▶

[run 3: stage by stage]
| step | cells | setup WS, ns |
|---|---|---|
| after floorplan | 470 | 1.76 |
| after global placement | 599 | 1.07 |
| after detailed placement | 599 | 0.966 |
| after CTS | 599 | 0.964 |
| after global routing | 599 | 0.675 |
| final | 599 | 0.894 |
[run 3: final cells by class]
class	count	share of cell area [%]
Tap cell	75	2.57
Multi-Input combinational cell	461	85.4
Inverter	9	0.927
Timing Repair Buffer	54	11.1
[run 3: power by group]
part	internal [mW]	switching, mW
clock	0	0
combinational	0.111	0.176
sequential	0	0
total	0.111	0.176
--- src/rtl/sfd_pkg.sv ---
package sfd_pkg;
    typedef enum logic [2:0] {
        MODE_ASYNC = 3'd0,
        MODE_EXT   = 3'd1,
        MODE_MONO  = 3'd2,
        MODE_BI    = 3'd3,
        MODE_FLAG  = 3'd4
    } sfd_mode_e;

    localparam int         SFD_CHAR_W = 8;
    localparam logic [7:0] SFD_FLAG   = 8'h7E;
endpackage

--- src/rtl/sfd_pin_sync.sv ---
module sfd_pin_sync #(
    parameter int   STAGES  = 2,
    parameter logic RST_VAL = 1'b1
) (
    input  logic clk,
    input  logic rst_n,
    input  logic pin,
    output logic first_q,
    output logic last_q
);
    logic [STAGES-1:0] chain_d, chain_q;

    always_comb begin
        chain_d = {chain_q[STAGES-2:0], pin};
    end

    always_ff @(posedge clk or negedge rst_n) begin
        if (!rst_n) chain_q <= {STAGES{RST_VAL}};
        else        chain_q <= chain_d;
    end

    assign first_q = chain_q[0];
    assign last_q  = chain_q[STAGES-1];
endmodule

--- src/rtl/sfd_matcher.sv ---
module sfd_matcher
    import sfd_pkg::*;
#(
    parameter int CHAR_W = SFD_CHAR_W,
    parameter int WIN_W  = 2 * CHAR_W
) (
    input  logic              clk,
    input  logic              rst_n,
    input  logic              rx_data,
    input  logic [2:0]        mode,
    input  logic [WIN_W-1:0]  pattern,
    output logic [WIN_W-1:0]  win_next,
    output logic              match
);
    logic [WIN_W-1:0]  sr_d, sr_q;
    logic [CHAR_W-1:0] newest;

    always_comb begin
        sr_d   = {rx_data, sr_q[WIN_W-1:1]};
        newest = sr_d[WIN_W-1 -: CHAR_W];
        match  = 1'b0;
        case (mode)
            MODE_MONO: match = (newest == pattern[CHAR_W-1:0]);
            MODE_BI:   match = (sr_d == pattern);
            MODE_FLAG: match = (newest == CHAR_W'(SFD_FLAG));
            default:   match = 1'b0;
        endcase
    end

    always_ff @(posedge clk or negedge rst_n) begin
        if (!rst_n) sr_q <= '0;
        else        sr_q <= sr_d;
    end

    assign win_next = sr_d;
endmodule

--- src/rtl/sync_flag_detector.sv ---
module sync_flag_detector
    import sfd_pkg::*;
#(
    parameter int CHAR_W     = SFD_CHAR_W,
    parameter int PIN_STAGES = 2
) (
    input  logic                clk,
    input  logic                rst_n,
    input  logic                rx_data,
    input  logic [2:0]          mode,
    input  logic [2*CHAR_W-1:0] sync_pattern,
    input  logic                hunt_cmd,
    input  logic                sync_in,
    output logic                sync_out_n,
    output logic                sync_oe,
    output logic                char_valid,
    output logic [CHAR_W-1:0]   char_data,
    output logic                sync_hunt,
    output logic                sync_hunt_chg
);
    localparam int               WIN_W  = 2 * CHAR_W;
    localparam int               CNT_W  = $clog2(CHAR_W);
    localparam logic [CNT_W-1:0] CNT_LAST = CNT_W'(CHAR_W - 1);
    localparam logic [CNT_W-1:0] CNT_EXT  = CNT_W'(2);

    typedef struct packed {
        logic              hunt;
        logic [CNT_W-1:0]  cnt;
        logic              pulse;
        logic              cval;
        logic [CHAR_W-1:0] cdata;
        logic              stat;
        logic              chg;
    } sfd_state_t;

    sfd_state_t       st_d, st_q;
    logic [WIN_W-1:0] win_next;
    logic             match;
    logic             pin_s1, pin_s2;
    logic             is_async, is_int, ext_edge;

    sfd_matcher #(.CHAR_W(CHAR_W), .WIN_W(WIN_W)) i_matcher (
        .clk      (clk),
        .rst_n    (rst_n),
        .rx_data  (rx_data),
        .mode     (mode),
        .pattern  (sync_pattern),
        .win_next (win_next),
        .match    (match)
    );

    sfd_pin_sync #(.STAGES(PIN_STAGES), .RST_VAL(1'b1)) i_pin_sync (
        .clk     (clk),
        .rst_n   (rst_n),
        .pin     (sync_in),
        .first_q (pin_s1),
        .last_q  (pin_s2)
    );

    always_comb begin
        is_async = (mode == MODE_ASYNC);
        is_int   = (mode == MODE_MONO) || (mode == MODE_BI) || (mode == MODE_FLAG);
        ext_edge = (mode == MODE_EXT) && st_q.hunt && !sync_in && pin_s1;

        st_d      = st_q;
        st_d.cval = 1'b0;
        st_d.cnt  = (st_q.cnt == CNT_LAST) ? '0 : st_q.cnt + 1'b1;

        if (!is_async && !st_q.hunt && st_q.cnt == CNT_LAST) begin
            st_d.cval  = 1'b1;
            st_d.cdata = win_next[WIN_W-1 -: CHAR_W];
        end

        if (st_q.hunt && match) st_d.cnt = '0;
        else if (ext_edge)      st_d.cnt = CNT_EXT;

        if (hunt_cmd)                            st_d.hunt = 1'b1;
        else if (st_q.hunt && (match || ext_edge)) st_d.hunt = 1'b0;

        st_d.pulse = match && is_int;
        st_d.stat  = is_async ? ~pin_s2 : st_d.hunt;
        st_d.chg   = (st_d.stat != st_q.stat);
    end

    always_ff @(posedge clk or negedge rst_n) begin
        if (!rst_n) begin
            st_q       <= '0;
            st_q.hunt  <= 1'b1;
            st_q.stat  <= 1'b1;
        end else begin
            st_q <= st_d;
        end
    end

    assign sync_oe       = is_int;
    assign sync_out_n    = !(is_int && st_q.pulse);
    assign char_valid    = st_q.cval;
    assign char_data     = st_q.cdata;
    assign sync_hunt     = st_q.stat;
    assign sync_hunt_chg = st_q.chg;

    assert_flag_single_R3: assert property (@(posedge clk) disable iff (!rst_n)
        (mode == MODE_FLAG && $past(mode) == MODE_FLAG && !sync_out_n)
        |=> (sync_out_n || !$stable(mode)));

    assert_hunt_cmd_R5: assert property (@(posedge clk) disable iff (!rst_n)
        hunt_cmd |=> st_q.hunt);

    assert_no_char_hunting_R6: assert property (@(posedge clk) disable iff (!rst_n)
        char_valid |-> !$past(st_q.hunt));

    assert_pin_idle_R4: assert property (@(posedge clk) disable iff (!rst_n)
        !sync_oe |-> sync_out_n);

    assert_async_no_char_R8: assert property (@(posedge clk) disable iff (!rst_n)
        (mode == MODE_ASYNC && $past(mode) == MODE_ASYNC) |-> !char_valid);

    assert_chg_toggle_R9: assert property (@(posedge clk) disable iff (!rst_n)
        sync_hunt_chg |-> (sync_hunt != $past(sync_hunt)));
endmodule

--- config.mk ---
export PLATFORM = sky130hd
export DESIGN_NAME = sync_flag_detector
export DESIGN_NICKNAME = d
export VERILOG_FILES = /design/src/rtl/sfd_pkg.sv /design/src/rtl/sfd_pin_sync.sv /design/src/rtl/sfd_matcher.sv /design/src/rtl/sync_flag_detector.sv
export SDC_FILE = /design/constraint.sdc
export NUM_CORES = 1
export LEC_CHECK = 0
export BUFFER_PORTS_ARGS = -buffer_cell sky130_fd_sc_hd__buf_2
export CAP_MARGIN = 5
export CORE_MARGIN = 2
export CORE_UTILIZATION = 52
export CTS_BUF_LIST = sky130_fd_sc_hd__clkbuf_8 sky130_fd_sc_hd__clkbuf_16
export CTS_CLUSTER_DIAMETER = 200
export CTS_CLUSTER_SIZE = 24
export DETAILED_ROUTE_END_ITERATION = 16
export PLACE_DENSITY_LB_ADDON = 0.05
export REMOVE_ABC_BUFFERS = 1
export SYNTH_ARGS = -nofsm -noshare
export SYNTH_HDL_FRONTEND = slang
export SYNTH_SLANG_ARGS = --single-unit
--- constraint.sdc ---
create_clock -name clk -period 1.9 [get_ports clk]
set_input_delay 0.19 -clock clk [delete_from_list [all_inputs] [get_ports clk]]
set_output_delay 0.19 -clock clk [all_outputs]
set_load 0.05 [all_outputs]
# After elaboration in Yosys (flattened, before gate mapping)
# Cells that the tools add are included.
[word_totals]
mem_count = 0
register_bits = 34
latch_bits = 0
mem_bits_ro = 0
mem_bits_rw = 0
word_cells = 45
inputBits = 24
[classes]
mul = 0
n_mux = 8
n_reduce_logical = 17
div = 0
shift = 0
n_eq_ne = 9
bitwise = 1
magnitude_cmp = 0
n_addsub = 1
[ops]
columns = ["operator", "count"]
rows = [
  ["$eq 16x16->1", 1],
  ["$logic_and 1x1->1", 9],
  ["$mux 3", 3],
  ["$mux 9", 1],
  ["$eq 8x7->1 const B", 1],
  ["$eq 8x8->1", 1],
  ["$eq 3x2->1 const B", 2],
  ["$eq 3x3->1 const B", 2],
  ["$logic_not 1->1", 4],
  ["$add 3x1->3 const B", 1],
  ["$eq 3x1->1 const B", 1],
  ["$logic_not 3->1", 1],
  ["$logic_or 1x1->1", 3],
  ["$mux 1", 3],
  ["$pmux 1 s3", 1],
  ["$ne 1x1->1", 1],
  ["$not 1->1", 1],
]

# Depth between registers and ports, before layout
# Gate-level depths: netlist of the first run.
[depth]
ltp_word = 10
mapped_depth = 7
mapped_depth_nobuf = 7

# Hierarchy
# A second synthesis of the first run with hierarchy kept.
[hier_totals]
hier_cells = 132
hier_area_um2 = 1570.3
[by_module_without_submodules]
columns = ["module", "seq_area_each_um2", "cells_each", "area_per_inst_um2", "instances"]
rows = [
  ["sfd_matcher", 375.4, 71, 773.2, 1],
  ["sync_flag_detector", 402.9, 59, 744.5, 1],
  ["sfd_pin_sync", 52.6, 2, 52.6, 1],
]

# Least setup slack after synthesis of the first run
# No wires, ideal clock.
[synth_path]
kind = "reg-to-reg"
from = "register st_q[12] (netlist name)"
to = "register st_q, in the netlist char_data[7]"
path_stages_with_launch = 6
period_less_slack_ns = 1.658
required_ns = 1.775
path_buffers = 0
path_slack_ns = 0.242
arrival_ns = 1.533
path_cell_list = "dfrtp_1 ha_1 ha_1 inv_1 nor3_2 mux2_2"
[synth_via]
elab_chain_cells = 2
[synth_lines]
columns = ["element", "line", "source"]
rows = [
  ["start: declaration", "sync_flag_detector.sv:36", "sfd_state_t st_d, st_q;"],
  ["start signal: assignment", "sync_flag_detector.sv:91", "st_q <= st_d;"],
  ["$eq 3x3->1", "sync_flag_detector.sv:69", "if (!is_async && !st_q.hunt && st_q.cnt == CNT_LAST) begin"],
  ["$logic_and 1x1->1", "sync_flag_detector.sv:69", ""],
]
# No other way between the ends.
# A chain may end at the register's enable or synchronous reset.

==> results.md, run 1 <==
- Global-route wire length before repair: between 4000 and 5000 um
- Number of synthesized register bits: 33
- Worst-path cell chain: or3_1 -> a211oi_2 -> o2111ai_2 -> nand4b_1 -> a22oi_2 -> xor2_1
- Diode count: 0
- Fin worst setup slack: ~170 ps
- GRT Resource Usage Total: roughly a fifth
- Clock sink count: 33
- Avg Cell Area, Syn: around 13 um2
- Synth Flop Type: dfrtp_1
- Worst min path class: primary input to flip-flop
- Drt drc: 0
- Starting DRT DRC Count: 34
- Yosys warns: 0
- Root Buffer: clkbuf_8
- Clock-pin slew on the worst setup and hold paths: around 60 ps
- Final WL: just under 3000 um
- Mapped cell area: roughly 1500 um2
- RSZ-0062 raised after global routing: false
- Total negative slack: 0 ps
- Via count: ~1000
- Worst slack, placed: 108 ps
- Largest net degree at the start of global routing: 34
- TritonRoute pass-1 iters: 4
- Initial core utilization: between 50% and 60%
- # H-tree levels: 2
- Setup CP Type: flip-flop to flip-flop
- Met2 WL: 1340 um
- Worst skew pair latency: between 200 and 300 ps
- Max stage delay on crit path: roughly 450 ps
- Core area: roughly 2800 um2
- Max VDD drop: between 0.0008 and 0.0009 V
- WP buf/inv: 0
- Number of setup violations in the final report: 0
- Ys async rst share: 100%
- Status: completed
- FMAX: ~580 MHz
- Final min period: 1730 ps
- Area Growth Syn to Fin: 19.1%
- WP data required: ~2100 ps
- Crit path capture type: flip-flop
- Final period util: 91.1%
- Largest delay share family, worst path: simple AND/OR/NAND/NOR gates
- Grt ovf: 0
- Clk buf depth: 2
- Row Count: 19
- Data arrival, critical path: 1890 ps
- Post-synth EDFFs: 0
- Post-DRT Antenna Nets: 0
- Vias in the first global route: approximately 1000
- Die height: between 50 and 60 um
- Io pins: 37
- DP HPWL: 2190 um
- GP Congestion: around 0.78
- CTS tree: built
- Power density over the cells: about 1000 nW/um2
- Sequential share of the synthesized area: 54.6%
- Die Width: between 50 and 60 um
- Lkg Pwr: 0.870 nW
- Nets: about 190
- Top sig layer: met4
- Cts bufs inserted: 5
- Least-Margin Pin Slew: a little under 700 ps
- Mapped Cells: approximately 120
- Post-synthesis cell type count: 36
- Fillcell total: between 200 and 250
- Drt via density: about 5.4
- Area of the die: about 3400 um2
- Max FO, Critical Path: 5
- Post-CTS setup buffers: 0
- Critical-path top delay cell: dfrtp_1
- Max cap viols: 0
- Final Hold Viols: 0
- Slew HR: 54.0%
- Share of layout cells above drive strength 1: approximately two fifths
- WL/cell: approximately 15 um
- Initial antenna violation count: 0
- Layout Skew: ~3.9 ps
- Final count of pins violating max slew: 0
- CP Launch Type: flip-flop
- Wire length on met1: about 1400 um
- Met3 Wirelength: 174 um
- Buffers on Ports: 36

◀

## What to produce
Would you quote everything above from the line containing "export DESIGN_NAME = sync_flag_detector" down to the line containing "# After elaboration"? Include both of those lines and nothing else.

## Solution to the exercise
export DESIGN_NAME = sync_flag_detector
export DESIGN_NICKNAME = d
export VERILOG_FILES = /design/src/rtl/sfd_pkg.sv /design/src/rtl/sfd_pin_sync.sv /design/src/rtl/sfd_matcher.sv /design/src/rtl/sync_flag_detector.sv
export SDC_FILE = /design/constraint.sdc
export NUM_CORES = 1
export LEC_CHECK = 0
export BUFFER_PORTS_ARGS = -buffer_cell sky130_fd_sc_hd__buf_2
export CAP_MARGIN = 5
export CORE_MARGIN = 2
export CORE_UTILIZATION = 52
export CTS_BUF_LIST = sky130_fd_sc_hd__clkbuf_8 sky130_fd_sc_hd__clkbuf_16
export CTS_CLUSTER_DIAMETER = 200
export CTS_CLUSTER_SIZE = 24
export DETAILED_ROUTE_END_ITERATION = 16
export PLACE_DENSITY_LB_ADDON = 0.05
export REMOVE_ABC_BUFFERS = 1
export SYNTH_ARGS = -nofsm -noshare
export SYNTH_HDL_FRONTEND = slang
export SYNTH_SLANG_ARGS = --single-unit
--- constraint.sdc ---
create_clock -name clk -period 1.9 [get_ports clk]
set_input_delay 0.19 -clock clk [delete_from_list [all_inputs] [get_ports clk]]
set_output_delay 0.19 -clock clk [all_outputs]
set_load 0.05 [all_outputs]
# After elaboration in Yosys (flattened, before gate mapping)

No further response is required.